‘Nothing short of staggering’: How controlled entrances at Liquor Marts have reduced thefts

WINNIPEG — Thefts from Liquor Mart locations have dropped dramatically since new security measures were implemented last year, CTV News has learned.

According to data from Manitoba Liquor and Lotteries (MBLL) provided Thursday afternoon, thefts have dropped from over 400 in one week in August 2019, to less than 12 in each of the last four weeks.

“Even with some Liquor Marts still in the queue to be converted, the results have been nothing short of staggering,” said Manny Atwal, President & CEO of MBLL, in an emailed statement to CTV News.

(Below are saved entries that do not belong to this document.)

File: src/rtl/norm_stage.sv
// One binary-search step: shift left by 2^k when the top 2^k bits are zero.
module norm_stage
  import norm_pkg::*;
#(
  parameter int unsigned WIDTH = DEF_WIDTH,
  parameter int unsigned SHW   = DEF_SHW
) (
  input  logic [WIDTH-1:0] work_i,
  input  logic [SHW-1:0]   k_i,
  output logic [WIDTH-1:0] work_o,
  output logic             hit_o
);

  logic [SHW:0]     step_c;
  logic [WIDTH-1:0] mask_c;

  always_comb begin
    step_c = (SHW+1)'(1) << k_i;
    mask_c = ~({WIDTH{1'b1}} >> step_c);
    hit_o  = (work_i & mask_c) == '0;
    work_o = hit_o ? (work_i << step_c) : work_i;
  end

endmodule

File: src/rtl/leading_zero_normalizer.sv
// Iterative left-normalizer: one binary-search step per clock, results held
// until the downstream consumer takes them.
module leading_zero_normalizer
  import norm_pkg::*;
#(
  parameter int unsigned WIDTH = DEF_WIDTH,
  parameter int unsigned SHW   = DEF_SHW
) (
  input  logic             clk,
  input  logic             rst_n,
  input  logic [WIDTH-1:0] in_data,
  input  logic             in_valid,
  output logic             in_ready,
  output logic [WIDTH-1:0] out_data,
  output logic [SHW-1:0]   out_shamt,
  output logic             out_zero,
  output logic             out_valid,
  input  logic             out_ready
);

  state_e           state_q, state_d;
  logic [WIDTH-1:0] work_q, work_d;
  logic [SHW-1:0]   shamt_q, shamt_d;
  logic [SHW-1:0]   step_q, step_d;
  logic             zero_q, zero_d;
  logic [WIDTH-1:0] out_data_q, out_data_d;
  logic [SHW-1:0]   out_shamt_q, out_shamt_d;
  logic             out_zero_q, out_zero_d;
  logic             out_valid_q, out_valid_d;

  logic [WIDTH-1:0] stage_work;
  logic             stage_hit;

  norm_stage #(
    .WIDTH (WIDTH),
    .SHW   (SHW)
  ) u_stage (
    .work_i (work_q),
    .k_i    (step_q),
    .work_o (stage_work),
    .hit_o  (stage_hit)
  );

  // State and datapath registers.
  always_ff @(posedge clk or negedge rst_n) begin
    if (!rst_n) begin
      state_q     <= IDLE;
      work_q      <= '0;
      shamt_q     <= '0;
      step_q      <= '0;
      zero_q      <= 1'b0;
      out_data_q  <= '0;
      out_shamt_q <= '0;
      out_zero_q  <= 1'b0;
      out_valid_q <= 1'b0;
    end else begin
      state_q     <= state_d;
      work_q      <= work_d;
      shamt_q     <= shamt_d;
      step_q      <= step_d;
      zero_q      <= zero_d;
      out_data_q  <= out_data_d;
      out_shamt_q <= out_shamt_d;
      out_zero_q  <= out_zero_d;
      out_valid_q <= out_valid_d;
    end
  end

  // Next-state and datapath updates.
  always_comb begin
    state_d     = state_q;
    work_d      = work_q;
    shamt_d     = shamt_q;
    step_d      = step_q;
    zero_d      = zero_q;
    out_data_d  = out_data_q;
    out_shamt_d = out_shamt_q;
    out_zero_d  = out_zero_q;
    out_valid_d = out_valid_q;

    unique case (state_q)
      IDLE: begin
        if (in_valid) begin
          work_d  = in_data;
          shamt_d = '0;
          step_d  = SHW'(SHW - 1);
          zero_d  = (in_data == '0);
          state_d = SEARCH;
        end
      end
      SEARCH: begin
        work_d          = stage_work;
        shamt_d[step_q] = stage_hit;
        if (step_q == '0) begin
          // An all-zero word would search to all ones; report the zero result.
          out_valid_d = 1'b1;
          out_zero_d  = zero_q;
          out_data_d  = zero_q ? WIDTH'(ZERO_DATA) : stage_work;
          out_shamt_d = zero_q ? SHW'(ZERO_SHAMT) : shamt_d;
          state_d     = DONE;
        end else begin
          step_d = step_q - SHW'(1);
        end
      end
      DONE: begin
        if (out_ready) begin
          out_valid_d = 1'b0;
          state_d     = IDLE;
        end
      end
      default: state_d = IDLE;
    endcase
  end

  assign in_ready  = (state_q == IDLE);
  assign out_data  = out_data_q;
  assign out_shamt = out_shamt_q;
  assign out_zero  = out_zero_q;
  assign out_valid = out_valid_q;

endmodule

According to the data provided by MBLL:

  • Between October 1, 2018, and May 18, 2020, Winnipeg Police made 513 arrests related to thefts and robberies from Liquor Marts.
  • The week of August 12-18, 2019 saw 462 thefts from Liquor Mart locations. With the introduction of controlled entrances, the total weekly thefts have been less than 12 in each of the last four weeks.
  • There have been no robberies at Liquor Marts in the last six weeks. MBLL said the worst week of robberies (where violence or threats of violence were used) was Oct. 21-27 2019, where 16 robberies occurred over the course of a single week.
  • The four locations hit hardest by theft reported a total of 7,478 combined thefts from January 2018 until they received their controlled entrances in late December 2019 and March 2020. Since the entrances were installed, the combined total number of thefts has dropped to 47.

MBLL began installing controlled entrances at stores across Winnipeg following a spike in thefts and robberies at the stores over the past two years. A violent robbery last November, that saw three Liquor Mart employees attacked, caused the Crown corporation to take action.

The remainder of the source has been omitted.